The bees are dying off.
“So what,” you indifferently say. You even think to yourself, “it’s the end of the world as we know it, and I feel fine“. You even hum along to this song (go on, play the video below)…
The Agricultural Research Service states that Colony Collapse Disorder (CCD) is a “serious problem threatening the health of honey bees and the economic stability of commercial beekeeping and pollination operations in the United States.” What’s worse is that the problem is not only in the US. Scientists have been researching into many possible causes, and of course, all are man-made causes. Don’t act surprised. What does that mean for us, consumers? Higher food prices because of smaller harvests. How about for us, as humans? Ah, good question.

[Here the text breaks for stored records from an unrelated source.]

===== src/rtl/mux_rr_arbiter.sv =====
// Round-robin owner FSM driving the select lines of a 4:1 mux.
// A one-cycle SETTLE gap separates owners so the mux output is never ambiguous.
module mux_rr_arbiter
  import mux_arb_pkg::*;
#(
  parameter int unsigned HOLD_MAX = 4
) (
  input  logic               clk,
  input  logic               rst,
  input  logic [NUM_REQ-1:0] req,
  output logic [NUM_REQ-1:0] grant,
  output logic               S1,
  output logic               S0,
  output logic               sel_valid
);

  localparam logic [CNT_W-1:0] CNT_MAX = CNT_W'(HOLD_MAX - 1);

  state_e             state_q, state_d;
  logic [IDX_W-1:0]   sel_q, sel_d;
  logic [IDX_W-1:0]   ptr_q, ptr_d;
  logic [CNT_W-1:0]   cnt_q, cnt_d;
  logic [NUM_REQ-1:0] grant_q, grant_d;
  logic               valid_q, valid_d;

  logic [IDX_W-1:0]   pick_idx;
  logic               pick_any;
  logic [NUM_REQ-1:0] owner_oh;
  logic               owner_req;
  logic               others;

  rr_pick4 u_pick (
    .req (req),
    .ptr (ptr_q),
    .idx (pick_idx),
    .any (pick_any)
  );

  // The select register doubles as the current winner/owner index.
  assign owner_oh  = onehot(sel_q);
  assign owner_req = req[sel_q];
  assign others    = |(req & ~owner_oh);

  always_ff @(posedge clk or posedge rst) begin
    if (rst) begin
      state_q <= IDLE;
      sel_q   <= '0;
      ptr_q   <= IDX_W'(NUM_REQ - 1);
      cnt_q   <= '0;
      grant_q <= '0;
      valid_q <= 1'b0;
    end else begin
      state_q <= state_d;
      sel_q   <= sel_d;
      ptr_q   <= ptr_d;
      cnt_q   <= cnt_d;
      grant_q <= grant_d;
      valid_q <= valid_d;
    end
  end

  always_comb begin
    state_d = state_q;
    sel_d   = sel_q;
    ptr_d   = ptr_q;
    cnt_d   = cnt_q;
    grant_d = grant_q;
    valid_d = valid_q;
    case (state_q)
      IDLE: begin
        grant_d = '0;
        valid_d = 1'b0;
        if (pick_any) begin
          sel_d   = pick_idx;
          state_d = SETTLE;
        end
      end
      SETTLE: begin
        if (owner_req) begin
          state_d = OWN;
          grant_d = owner_oh;
          valid_d = 1'b1;
          ptr_d   = sel_q;
          cnt_d   = '0;
        end else begin
          state_d = IDLE;
          grant_d = '0;
          valid_d = 1'b0;
        end
      end
      OWN: begin
        // Leave on release, or when the hold budget is spent and someone waits.
        if (!owner_req || ((cnt_q == CNT_MAX) && others)) begin
          grant_d = '0;
          valid_d = 1'b0;
          if (others) begin
            sel_d   = pick_idx;
            state_d = SETTLE;
          end else begin
            state_d = IDLE;
          end
        end else if (cnt_q != CNT_MAX) begin
          cnt_d = cnt_q + CNT_W'(1);
        end
      end
      default: begin
        state_d = IDLE;
        grant_d = '0;
        valid_d = 1'b0;
      end
    endcase
  end

  assign grant     = grant_q;
  assign S1        = sel_q[1];
  assign S0        = sel_q[0];
  assign sel_valid = valid_q;

endmodule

As far back as 1890, when Yosemite National Park was formed, the environmental movement has been addressing issues about our environment. But it wasn’t until the 1960s when the general public became even more aware of the state of the environment. Rachel Carson’s last book, Silent Spring, published in 1962, informed the public of the dangers of DDT and pesticides to the environment and to our health. The last chapter of Silent Spring titled “A Fable for Tomorrow” imagines a life that is “silenced”.
… There was a strange stillness. The birds, for example where had they gone? Many people spoke of them, puzzled and disturbed. The feeding stations in the backyards were deserted. The few birds seen anywhere were moribund; they trembled violently and could not fly. It was a spring without voices. On the mornings that had once throbbed with the dawn chorus of robins, catbirds, doves, jays, wrens, and scores of other bird voices there was now no sound; only silence lay over the fields and woods and marsh.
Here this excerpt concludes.